Friday, November 30, 2012

Tigers' lone non-tender is Schlereth


The Tigers confirmed Friday afternoon — the deadline for offering contract to arbitration-eligible players — that they would tender contracts to all of the unsigned players on their 40-man roster, with the exception of one.

Daniel Schlereth, who would not have been eligible for arbitration until after next season, was not tendered a contract, the team announced, and becomes a free agent.

The Tigers went into the offseason with an inordinate number of players headed to arbitration, but two of them — Don Kelly and Ryan Raburn — had already been taken out of the equation. That leaves Alex Avila, Brennan Boesch, Phil Coke, Doug Fister, Austin Jackson, Rick Porcello and Max Scherzer as players who will head toward arbitration.

“We have more arbitration-eligible players this year, than what we’ve had," Tigers president and GM Dave Dombrowski said in his press conference at the start of the offseason. "There’s some significant guys that fit that category, and that will take up a significant amount of dollars for us.”

It seemed pretty certain that the Tigers would keep the majority of the remaining players on that list around, considering how integral they will be to the construction of the team going forward. The lone exception might be Boesch who, along with Porcello, has been the subject of trade rumors as the offseason picks up momentum headed into next week's winter meetings.

Dombrowski said at the start of the offseason that the organization still had faith in Boesch, who struggled mightily in 2012, even if there was no guarantee he'd have much of a role in 2013.

"We'll tender him a contract," the GM said at the time. “I think in (his) case that he still has ability. He still hit the ball out of the ballpark. We still see some untapped potential. He has struggled some. He hasn’t made the strides we’d like him to make. However, sometimes power hitters take longer to come about, too. But I cannot look and tell you he’s a given, that one of those corner outfield spots are his at this time. That’s something he’d have to earn, by all means. But that doesn’t mean you’d non-tender him because I think he has value as a player.”

Rumors persisted in recent weeks that the team might not give him a contract, however.

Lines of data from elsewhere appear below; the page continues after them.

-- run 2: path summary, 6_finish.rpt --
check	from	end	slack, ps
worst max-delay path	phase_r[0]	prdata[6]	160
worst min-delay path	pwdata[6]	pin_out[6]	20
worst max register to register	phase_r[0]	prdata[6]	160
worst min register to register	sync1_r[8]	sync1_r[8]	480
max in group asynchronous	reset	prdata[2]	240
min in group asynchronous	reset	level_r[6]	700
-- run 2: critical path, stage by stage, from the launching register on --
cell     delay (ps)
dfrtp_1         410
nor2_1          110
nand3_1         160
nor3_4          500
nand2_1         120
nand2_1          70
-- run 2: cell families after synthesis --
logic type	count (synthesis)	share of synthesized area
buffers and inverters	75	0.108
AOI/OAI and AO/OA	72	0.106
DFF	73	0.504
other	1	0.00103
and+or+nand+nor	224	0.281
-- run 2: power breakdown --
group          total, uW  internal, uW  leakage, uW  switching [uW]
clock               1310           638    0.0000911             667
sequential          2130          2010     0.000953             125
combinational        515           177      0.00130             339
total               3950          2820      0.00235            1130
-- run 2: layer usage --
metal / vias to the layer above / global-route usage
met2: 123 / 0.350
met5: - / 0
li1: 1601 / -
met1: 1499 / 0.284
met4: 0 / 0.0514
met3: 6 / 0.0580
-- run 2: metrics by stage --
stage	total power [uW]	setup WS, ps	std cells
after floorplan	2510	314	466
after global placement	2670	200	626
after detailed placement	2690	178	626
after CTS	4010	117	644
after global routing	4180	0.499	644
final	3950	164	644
--- src/dtsm_params.svh ---
// Register offsets, field positions, reset values and divider counts of the dual timer
`ifndef DTSM_PARAMS_SVH
`define DTSM_PARAMS_SVH

// ****************************************
// Register offsets
// ****************************************
`define DTSM_OFS_CTRL 8'h88
`define DTSM_OFS_MODE 8'h89
`define DTSM_OFS_FIR_LO 8'h8A
`define DTSM_OFS_SEC_LO 8'h8B
`define DTSM_OFS_FIR_HI 8'h8C
`define DTSM_OFS_SEC_HI 8'h8D
`define DTSM_OFS_CLK 8'h8E

// ****************************************
// Control/status fields
// ****************************************
`define DTSM_B_SEC_OVF 7
`define DTSM_B_SEC_RUN 6
`define DTSM_B_FIR_OVF 5
`define DTSM_B_FIR_RUN 4
`define DTSM_B_X0_FLAG 1
`define DTSM_B_X0_TYPE 0

// ****************************************
// Mode and clock fields
// ****************************************
`define DTSM_B_SEC_GATE 7
`define DTSM_B_SEC_CSEL 6
`define DTSM_B_SEC_MODE 4
`define DTSM_B_FIR_GATE 3
`define DTSM_B_FIR_CSEL 2
`define DTSM_B_FIR_MODE 0
`define DTSM_B_SEC_CLKSEL 4
`define DTSM_B_FIR_CLKSEL 3
`define DTSM_B_PRESC 0
`define DTSM_CLK_WMASK 8'h1B
`define DTSM_RST_REG 8'h00

// ****************************************
// Pins and prescaler
// ****************************************
`define DTSM_NSYNC 5
`define DTSM_NPREV 4
`define DTSM_SYNC_RST 5'h1F
`define DTSM_PIN_IRQ0 0
`define DTSM_PIN_CNT0 2
`define DTSM_PIN_CNT1 3
`define DTSM_PIN_EXTCLK 4
`define DTSM_DIV_12 6'h0C
`define DTSM_DIV_4 6'h04
`define DTSM_DIV_48 6'h30
`define DTSM_EXT_LAST 3'h7

`endif

--- src/dtsm_pkg.sv ---
// Types of the dual timer block
`include "dtsm_params.svh"
package dtsm_pkg;
	typedef enum logic [1:0] {DTSM_M13, DTSM_M16, DTSM_M8RL, DTSM_MSPLIT} dtsm_mode_t;
	typedef struct packed {
		logic [`DTSM_NSYNC-1:0] s1;
		logic [`DTSM_NSYNC-1:0] s2;
	} dtsm_sync_t;
	typedef struct packed {
		logic [5:0] cnt;
		logic [2:0] ecnt;
		logic ext_prev;
		logic tick;
	} dtsm_presc_t;
	typedef struct packed {
		logic [7:0] ctrl;
		logic [7:0] mode;
		logic [7:0] clk;
		logic [7:0] tl0;
		logic [7:0] th0;
		logic [7:0] tl1;
		logic [7:0] th1;
		logic [7:0] rdata;
		logic [`DTSM_NPREV-1:0] prev;
		logic pulse;
	} dtsm_state_t;
endpackage : dtsm_pkg
--- src/hw/irw_pkg.sv ---
package irw_pkg;

	localparam int unsigned IRW_AW = 8;
	localparam int unsigned IRW_DW = 8;

	localparam logic [IRW_AW-1:0] IRW_ADDR_SOURCE = 8'h0c;
	localparam logic [IRW_AW-1:0] IRW_ADDR_CONFIG = 8'h2c;
	localparam logic [IRW_AW-1:0] IRW_ADDR_ENABLE = 8'h2d;
	localparam logic [IRW_AW-1:0] IRW_ADDR_STEER  = 8'h2e;

	localparam logic [IRW_DW-1:0] IRW_CONFIG_RST = 8'h00;
	localparam logic [IRW_DW-1:0] IRW_ENABLE_RST = 8'h00;
	localparam logic [IRW_DW-1:0] IRW_STEER_RST  = 8'h00;
	localparam logic [IRW_DW-1:0] IRW_ZERO       = 8'h00;

	localparam logic [IRW_DW-1:0] IRW_CONFIG_MASK = 8'hfb;
	localparam logic [IRW_DW-1:0] IRW_SRC_MASK    = 8'hfd;

	// Source bit positions, shared by enable, steering and source
	localparam int unsigned IRW_SRC_SLEEP_WAKE = 7;
	localparam int unsigned IRW_SRC_BUFFER     = 6;
	localparam int unsigned IRW_SRC_JOLT       = 5;
	localparam int unsigned IRW_SRC_ORIENT     = 4;
	localparam int unsigned IRW_SRC_PULSE      = 3;
	localparam int unsigned IRW_SRC_FALL       = 2;
	localparam int unsigned IRW_SRC_READY      = 0;

	// Config register fields
	localparam int unsigned IRW_CFG_BUF_GATE    = 7;
	localparam int unsigned IRW_CFG_WAKE_JOLT   = 6;
	localparam int unsigned IRW_CFG_WAKE_ORIENT = 5;
	localparam int unsigned IRW_CFG_WAKE_PULSE  = 4;
	localparam int unsigned IRW_CFG_WAKE_FALL   = 3;
	localparam int unsigned IRW_CFG_LEVEL       = 1;
	localparam int unsigned IRW_CFG_DRIVE       = 0;

	localparam int unsigned IRW_NPINS = 2;
	localparam int unsigned IRW_PIN_A = 0;
	localparam int unsigned IRW_PIN_B = 1;

	// Push-pull, active low, idle: pin high and driven
	localparam logic IRW_PIN_O_RST    = 1'b1;
	localparam logic IRW_PIN_OE_N_RST = 1'b0;

	typedef enum logic [1:0] {
		IRW_SEL_NONE,
		IRW_SEL_CONFIG,
		IRW_SEL_ENABLE,
		IRW_SEL_STEER
	} irw_wsel_t;

endpackage : irw_pkg
[config.mk]
export PLATFORM = sky130hd
export DESIGN_NAME = lnbr_regs
export DESIGN_NICKNAME = d
export VERILOG_FILES = /design/src/design/lnbr_pkg.sv /design/src/design/lnbr_deglitch_if.sv /design/src/design/lnbr_deglitch.sv /design/src/design/lnbr_regs.sv
export SDC_FILE = /design/constraint.sdc
export NUM_CORES = 1
export LEC_CHECK = 0
export BUFFER_PORTS_ARGS = -buffer_cell sky130_fd_sc_hd__buf_2
export CAP_MARGIN = 10
export CORE_MARGIN = 3
export CORE_UTILIZATION = 40
export DETAILED_ROUTE_END_ITERATION = 12
export PLACE_DENSITY = 0.64
export REMOVE_ABC_BUFFERS = 1
export SYNTH_ARGS = -nofsm -noshare
export SYNTH_HDL_FRONTEND = slang
export SYNTH_SLANG_ARGS = --single-unit
[constraint.sdc]
create_clock -name clk_i -period 2.7 [get_ports clk_i]
set_input_delay 0 -clock clk_i [delete_from_list [all_inputs] [get_ports clk_i]]
set_output_delay 0 -clock clk_i [all_outputs]
set_load 0.01 [all_outputs]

Schlereth was a different story.

The 26-year-old former first-round pick of the Diamondbacks, acquired as part of the Curtis Granderson-Jackson-Scherzer trade, was with the team headed out of spring training in 2012. But he allowed eight earned runs and three homers in six appearances, posting a 10.29 ERA before being sent to Triple-A Toledo. Once there, it was determined he'd been pitching through shoulder tendinitis, and he was retroactively put on the disabled list. 

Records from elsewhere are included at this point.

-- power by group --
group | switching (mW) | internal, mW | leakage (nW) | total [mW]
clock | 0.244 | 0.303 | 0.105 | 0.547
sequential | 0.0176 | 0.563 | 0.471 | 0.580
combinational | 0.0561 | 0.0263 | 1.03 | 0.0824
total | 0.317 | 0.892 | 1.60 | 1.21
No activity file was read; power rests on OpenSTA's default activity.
**config.mk**
```make
export PLATFORM = sky130hd
export DESIGN_NAME = pirf_flags
export DESIGN_NICKNAME = d
export VERILOG_FILES = /design/src/pirf_sync2.v /design/src/pirf_sticky_bit.v /design/src/pirf_flags.v
export VERILOG_INCLUDE_DIRS = /design/src
export SDC_FILE = /design/constraint.sdc
export NUM_CORES = 1
export LEC_CHECK = 0
export BUFFER_PORTS_ARGS = -buffer_cell sky130_fd_sc_hd__buf_2
export CAP_MARGIN = 30
export CORE_MARGIN = 2
export CORE_UTILIZATION = 50
export DETAILED_ROUTE_END_ITERATION = 10
export PLACE_DENSITY = 0.83
export SLEW_MARGIN = 20
export SYNTH_ARGS = -nofsm -noshare
export SYNTH_HDL_FRONTEND = slang
export SYNTH_SLANG_ARGS = --single-unit
```
**constraint.sdc**
```tcl
create_clock -name clk -period 2.2 [get_ports clk]
set_input_delay 0.22 -clock clk [delete_from_list [all_inputs] [get_ports clk]]
set_output_delay 0.22 -clock clk [all_outputs]
set_load 0.05 [all_outputs]
```
**src/fax_status_pkg.sv**
```systemverilog
package fax_status_pkg;
  localparam logic [11:0] ADDR_STATUS = 12'h000;
  localparam logic [11:0] ADDR_MASK = 12'h004;
  localparam logic [11:0] ADDR_BYTES = 12'h008;
  localparam logic [11:0] ADDR_CTRL = 12'h00c;
  localparam int BIT_WHITE = 0;
  localparam int BIT_TYPE_LO = 1;
  localparam int BIT_FAULT = 4;
  localparam int BIT_SEP = 5;
  localparam int BIT_TAG = 6;
  localparam int BIT_EOL = 7;
  localparam int BIT_REF_RDY = 8;
  localparam int BIT_RAW_RD_RDY = 9;
  localparam int BIT_RAW_WR_RDY = 10;
  localparam int BIT_TC_FAULT = 11;
  localparam logic [15:0] MASK_IRQ_BITS = 16'h0390;
  localparam logic [15:0] MASK_WRITABLE = 16'h1f90;
  localparam logic [15:0] MASK_RESET = 16'h0000;
  localparam logic [9:0] BYTES_RESET = 10'h000;
  localparam int CTRL_MODE_LO = 0;
  localparam int CTRL_DECODE = 2;
  typedef enum logic [1:0] {MODE_MH, MODE_MR, MODE_MMR, MODE_SPARE} coding_mode_t;
  localparam logic [2:0] ERR_NONE = 3'h0;
  localparam logic [2:0] ERR_RTC = 3'h1;
  localparam logic [2:0] ERR_TERM = 3'h2;
  localparam logic [2:0] ERR_SHORT = 3'h4;
  localparam logic [2:0] ERR_LONG = 3'h5;
  localparam logic [2:0] ERR_CODE = 3'h6;
endpackage : fax_status_pkg

```
**src/fax_codec_line_status.sv**
```systemverilog
// Added by the designer: the register addresses and the APB interface to the registers.
`timescale 1ns/100ps
`default_nettype none
module fax_codec_line_status #(
  parameter int BYTE_W = 10
) (
  // System.
  input wire logic clk,
  input wire logic reset_n,
  // APB slave.
  input wire logic psel,
  input wire logic penable,
  input wire logic pwrite,
  input wire logic [11:0] paddr,
  input wire logic [31:0] pwdata,
  output logic [31:0] prdata,
  output logic pready,
  output logic pslverr,
  // FIFO levels.
  input wire logic raw_fifo_full,
  input wire logic raw_fifo_has_data,
  input wire logic ref_fifo_full,
  // Coder events.
  input wire logic line_start,
  input wire logic code_line_done,
  input wire logic code_last_written,
  // Decoder events.
  input wire logic dec_eol_code,
  input wire logic dec_tag_bit,
  input wire logic dec_tag_value,
  input wire logic dec_separated_eol,
  input wire logic dec_byte,
  input wire logic dec_black_pixel,
  input wire logic dec_out_drained,
  input wire logic dec_fill_between_eol,
  input wire logic dec_missing_term,
  input wire logic dec_bad_codeword,
  input wire logic dec_data_valid,
  // Results.
  output logic dec_data_write,
  output logic [1:0] coding_mode,
  output logic decode_mode,
  output logic [9:0] line_byte_count,
  output logic irq
);
  import fax_status_pkg::*;

  logic [15:0] mask_q;
  logic [9:0] bytes_q;
  logic [2:0] ctrl_q;
  logic eol_q;
  logic tag_q;
  logic sep_q;
  logic fault_q;
  logic tc_q;
  logic white_q;
  logic seen_black_q;
  logic [2:0] etype_q;
  logic [BYTE_W-1:0] cnt_q;
  logic pend_q;
  logic tag_wait_q;

  wire apb_access = psel && penable;
  wire apb_wr = apb_access && pwrite;
  wire sel_status = paddr == ADDR_STATUS;
  wire sel_mask = paddr == ADDR_MASK;
  wire sel_bytes = paddr == ADDR_BYTES;
  wire sel_ctrl = paddr == ADDR_CTRL;
  wire mapped = sel_status || sel_mask || sel_bytes || sel_ctrl;
  wire decoding = ctrl_q[CTRL_DECODE];
  wire [1:0] mode = ctrl_q[CTRL_MODE_LO +: 2];
  wire is_mmr = mode == MODE_MMR;
  wire two_d = (mode == MODE_MR) || is_mmr;

  // Flags held as levels from the FIFO state, not latched.
  wire raw_wr_rdy = !decoding && !raw_fifo_full;
  wire ref_rdy = two_d && !ref_fifo_full;
  wire raw_rd_rdy = decoding && raw_fifo_has_data;

  wire [BYTE_W-1:0] bytes_ext = BYTE_W'(bytes_q);
  wire count_hit = dec_byte && (cnt_q + BYTE_W'(1) == bytes_ext);
  wire count_over = dec_byte && (cnt_q >= bytes_ext) && !is_mmr;

  // Error detection; the first error in a line fixes the type.
  logic [2:0] err_code;
  always_comb begin
    err_code = ERR_NONE;
    if (dec_bad_codeword) begin
      err_code = ERR_CODE;
    end else if (count_over) begin
      err_code = ERR_LONG;
    end else if (dec_eol_code && (cnt_q < bytes_ext)) begin
      err_code = ERR_SHORT;
    end else if (dec_missing_term) begin
      err_code = ERR_TERM;
    end else if (dec_fill_between_eol) begin
      err_code = ERR_RTC;
    end
  end
  wire err_now = decoding && !eol_q && (err_code != ERR_NONE);

  // Line completion: MH at the EOL code, MR after its tag, MMR by count.
  wire mh_done = (mode == MODE_MH) && dec_eol_code;
  wire mr_done = (mode == MODE_MR) && tag_wait_q && dec_tag_bit;
  wire mmr_done = is_mmr && count_hit;
  wire dec_done = decoding && (mh_done || mr_done || mmr_done);
  // The flag waits for the line buffer writes to drain.
  wire dec_eol = decoding && (pend_q || dec_done) && dec_out_drained;
  wire code_eol = !decoding && code_line_done && code_last_written;

  // Decoded data past an error never reaches the line buffer.
  assign dec_data_write = dec_data_valid && decoding && !fault_q && !err_now;

  always_ff @(posedge clk) begin
    if (!reset_n) begin
      mask_q <= MASK_RESET;
      bytes_q <= BYTES_RESET;
      ctrl_q <= 3'h0;
    end else if (apb_wr) begin
      if (sel_mask) begin
        mask_q <= pwdata[15:0] & MASK_WRITABLE;
      end
      if (sel_bytes) begin
        bytes_q <= pwdata[9:0];
      end
      if (sel_ctrl) begin
        ctrl_q <= pwdata[2:0];
      end
    end
  end

  always_ff @(posedge clk) begin
    if (!reset_n || line_start) begin
      // New line wipes the per-line bits 0 to 7 and bit 11.
      eol_q <= 1'b0;
      tag_q <= 1'b0;
      sep_q <= 1'b0;
      fault_q <= 1'b0;
      etype_q <= ERR_NONE;
      white_q <= 1'b0;
      tc_q <= 1'b0;
      cnt_q <= '0;
      pend_q <= 1'b0;
      tag_wait_q <= 1'b0;
    end else begin
      if (dec_byte) begin
        cnt_q <= cnt_q + BYTE_W'(1);
      end
      if (err_now && !fault_q) begin
        fault_q <= 1'b1;
        etype_q <= err_code;
        tc_q <= err_code == ERR_TERM;
      end
      if (dec_eol_code && mode == MODE_MR) begin
        tag_wait_q <= 1'b1;
      end
      if (dec_tag_bit && tag_wait_q) begin
        tag_q <= dec_tag_value;
      end
      if (dec_separated_eol) begin
        sep_q <= 1'b1;
      end
      if (dec_done && !dec_out_drained) begin
        pend_q <= 1'b1;
      end
      if (dec_eol || code_eol) begin
        eol_q <= 1'b1;
        pend_q <= 1'b0;
        // All white holds only if no black pixel came and no fault hid data.
        white_q <= decoding && !seen_black_q && !fault_q;
      end
    end
  end

  always_ff @(posedge clk) begin
    if (!reset_n || line_start) begin
      seen_black_q <= 1'b0;
    end else if (dec_black_pixel && decoding) begin
      seen_black_q <= 1'b1;
    end
  end

  // Tag and separated flags read as zero unless end-of-line is set.
  wire [15:0] status = {4'h0, tc_q, raw_wr_rdy, raw_rd_rdy, ref_rdy, eol_q,
                        tag_q && eol_q, sep_q && eol_q, fault_q, etype_q, white_q};

  assign irq = |(status & mask_q & MASK_IRQ_BITS);

  wire [31:0] rd_mux = sel_status ? {16'h0000, status} :
                       sel_mask ? {16'h0000, mask_q} :
                       sel_bytes ? {22'h0, bytes_q} :
                       sel_ctrl ? {29'h0, ctrl_q} : 32'h00000000;

  always_ff @(posedge clk) begin
    if (!reset_n) begin
      prdata <= 32'h00000000;
    end else if (psel && !penable && !pwrite) begin
      prdata <= rd_mux;
    end
  end

  // Zero-wait slave; unmapped addresses answer with an error.
  assign pready = 1'b1;
  assign pslverr = apb_access && !mapped;
  assign coding_mode = mode;
  assign decode_mode = decoding;
  assign line_byte_count = bytes_q;

  // The checks below watch what this block drives and take its inputs as legal.
  // A mode change in the same cycle as a line end is judged by the mode of the cycle before.
  AST_RAW_RDY: assert property (
    @(posedge clk) disable iff (!reset_n)
    (!decoding && raw_fifo_full) |-> !status[BIT_RAW_WR_RDY]
  ) else $error("raw ready while full");

  AST_RAW_RDY_SET: assert property (
    @(posedge clk) disable iff (!reset_n)
    (!decoding && !raw_fifo_full) |-> status[BIT_RAW_WR_RDY]
  ) else $error("raw ready missing");

  AST_RAW_RDY_DEC: assert property (
    @(posedge clk) disable iff (!reset_n)
    decoding |-> !status[BIT_RAW_WR_RDY]
  ) else $error("raw write ready while decoding");

  AST_REF_RDY: assert property (
    @(posedge clk) disable iff (!reset_n)
    status[BIT_REF_RDY] == (two_d && !ref_fifo_full)
  ) else $error("ref ready wrong");

  AST_REF_RDY_1D: assert property (
    @(posedge clk) disable iff (!reset_n)
    (mode == MODE_MH) |-> !status[BIT_REF_RDY]
  ) else $error("ref ready in one-dimensional mode");

  AST_CODE_EOL: assert property (
    @(posedge clk) disable iff (!reset_n)
    (!$past(decoding) && $rose(eol_q)) |-> $past(code_line_done && code_last_written)
  ) else $error("early code eol");

  AST_CODE_EOL_WHITE: assert property (
    @(posedge clk) disable iff (!reset_n)
    ($rose(eol_q) && !$past(decoding)) |-> !white_q
  ) else $error("all white while coding");

  AST_DEC_EOL: assert property (
    @(posedge clk) disable iff (!reset_n)
    ($past(decoding) && $rose(eol_q)) |-> $past(dec_out_drained)
  ) else $error("eol before drain");

  AST_DEC_EOL_DONE: assert property (
    @(posedge clk) disable iff (!reset_n)
    ($past(decoding) && $rose(eol_q)) |-> $past(pend_q || dec_done)
  ) else $error("eol before line decoded");

  AST_MH_COMPLETE: assert property (
    @(posedge clk) disable iff (!reset_n)
    (decoding && mode == MODE_MH && dec_eol_code && dec_out_drained && !line_start) |=> eol_q
  ) else $error("mh line not completed");

  AST_MR_NEEDS_TAG: assert property (
    @(posedge clk) disable iff (!reset_n)
    (decoding && mode == MODE_MR && !tag_wait_q && !pend_q && !eol_q && !line_start) |=> !eol_q
  ) else $error("mr line ended without tag");

  AST_MMR_COMPLETE: assert property (
    @(posedge clk) disable iff (!reset_n)
    (decoding && is_mmr && count_hit && dec_out_drained && !line_start) |=> eol_q
  ) else $error("mmr line not completed");

  AST_TAG_GATE: assert property (
    @(posedge clk) disable iff (!reset_n)
    !eol_q |-> !status[BIT_TAG] && !status[BIT_SEP]
  ) else $error("tag without eol");

  AST_TAG_SHOWN: assert property (
    @(posedge clk) disable iff (!reset_n)
    eol_q |-> status[BIT_TAG] == tag_q
  ) else $error("tag hidden at eol");

  AST_SEP_SHOWN: assert property (
    @(posedge clk) disable iff (!reset_n)
    eol_q |-> status[BIT_SEP] == sep_q
  ) else $error("separated flag hidden at eol");

  AST_FAULT_DEC: assert property (
    @(posedge clk) disable iff (!reset_n)
    (!decoding && !fault_q && !line_start) |=> !fault_q
  ) else $error("fault while coding");

  AST_FAULT_SET: assert property (
    @(posedge clk) disable iff (!reset_n)
    (err_now && !line_start) |=> fault_q
  ) else $error("fault not raised");

  AST_SUPPRESS: assert property (
    @(posedge clk) disable iff (!reset_n)
    fault_q |-> !dec_data_write
  ) else $error("write after fault");

  AST_SUPPRESS_NOW: assert property (
    @(posedge clk) disable iff (!reset_n)
    err_now |-> !dec_data_write
  ) else $error("write in error cycle");

  AST_FAULT_HOLDS: assert property (
    @(posedge clk) disable iff (!reset_n)
    (fault_q && !line_start) |=> fault_q
  ) else $error("fault dropped within line");

  AST_TYPE: assert property (
    @(posedge clk) disable iff (!reset_n)
    (etype_q != 3'h3) && (etype_q != 3'h7) && (fault_q || etype_q == ERR_NONE)
  ) else $error("bad type");

  AST_TYPE_HOLDS: assert property (
    @(posedge clk) disable iff (!reset_n)
    (fault_q && !line_start) |=> $stable(etype_q)
  ) else $error("type changed within line");

  AST_TYPE_RTC: assert property (
    @(posedge clk) disable iff (!reset_n)
    (err_now && !fault_q && !line_start && dec_fill_between_eol && !dec_bad_codeword &&
     !count_over && !dec_missing_term && !dec_eol_code) |=> etype_q == ERR_RTC
  ) else $error("fill type wrong");

  AST_TYPE_TERM: assert property (
    @(posedge clk) disable iff (!reset_n)
    (err_now && !fault_q && !line_start && dec_missing_term && !dec_bad_codeword &&
     !count_over && !dec_eol_code) |=> etype_q == ERR_TERM && tc_q
  ) else $error("terminating type wrong");

  AST_TC: assert property (
    @(posedge clk) disable iff (!reset_n)
    tc_q |-> fault_q && etype_q == ERR_TERM
  ) else $error("tc mismatch");

  AST_TYPE_SHORT: assert property (
    @(posedge clk) disable iff (!reset_n)
    (decoding && !eol_q && !fault_q && !line_start && dec_eol_code && (cnt_q < bytes_ext) &&
     !dec_bad_codeword && !count_over) |=> etype_q == ERR_SHORT
  ) else $error("short type wrong");

  AST_TYPE_LONG: assert property (
    @(posedge clk) disable iff (!reset_n)
    (decoding && !eol_q && !fault_q && !line_start && count_over && !dec_bad_codeword) |=>
     etype_q == ERR_LONG
  ) else $error("long type wrong");

  AST_TYPE_CODE: assert property (
    @(posedge clk) disable iff (!reset_n)
    (decoding && !eol_q && !fault_q && !line_start && dec_bad_codeword) |=>
     fault_q && etype_q == ERR_CODE
  ) else $error("codeword type wrong");

  AST_WHITE_EOL: assert property (
    @(posedge clk) disable iff (!reset_n)
    white_q |-> eol_q
  ) else $error("all white without eol");

  AST_WHITE_CAUSE: assert property (
    @(posedge clk) disable iff (!reset_n)
    $rose(white_q) |-> $past(!seen_black_q && !fault_q)
  ) else $error("all white after black or fault");

  AST_WHITE_CLEAR: assert property (
    @(posedge clk) disable iff (!reset_n)
    line_start |=> !white_q
  ) else $error("all white kept on new line");

  AST_CLEAR: assert property (
    @(posedge clk) disable iff (!reset_n)
    line_start |=> status[7:0] == 8'h00
  ) else $error("line start not cleared");

  AST_IRQ: assert property (
    @(posedge clk) disable iff (!reset_n)
    (eol_q && mask_q[BIT_EOL]) |-> irq
  ) else $error("missed irq");

  AST_IRQ_FAULT: assert property (
    @(posedge clk) disable iff (!reset_n)
    (fault_q && mask_q[BIT_FAULT]) |-> irq
  ) else $error("missed fault irq");

  AST_IRQ_QUIET: assert property (
    @(posedge clk) disable iff (!reset_n)
    (mask_q == MASK_RESET) |-> !irq
  ) else $error("irq while masked");

  AST_NO_ERR_CODE: assert property (
    @(posedge clk) disable iff (!reset_n)
    !fault_q |-> etype_q == ERR_NONE
  ) else $error("type without fault");
endmodule : fax_codec_line_status
`default_nettype wire

```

He'd spent most of the season on the shelf rehabilitating, but was not added when the Tigers roster expanded in September, despite having gone through a rehab stint in the minors. 

Many of Schlereth's career highlights with the Tigers are not the sort with which a pitcher would wish to be associated. He gave up noted Tiger-killer Jim Thome's 600th career home run on Aug. 15, 2011. Less than two months earlier, the Mets hadn't hit a grand slam in 299 games before they hit two off Schlereth within the span of two-thirds of an inning on June 28.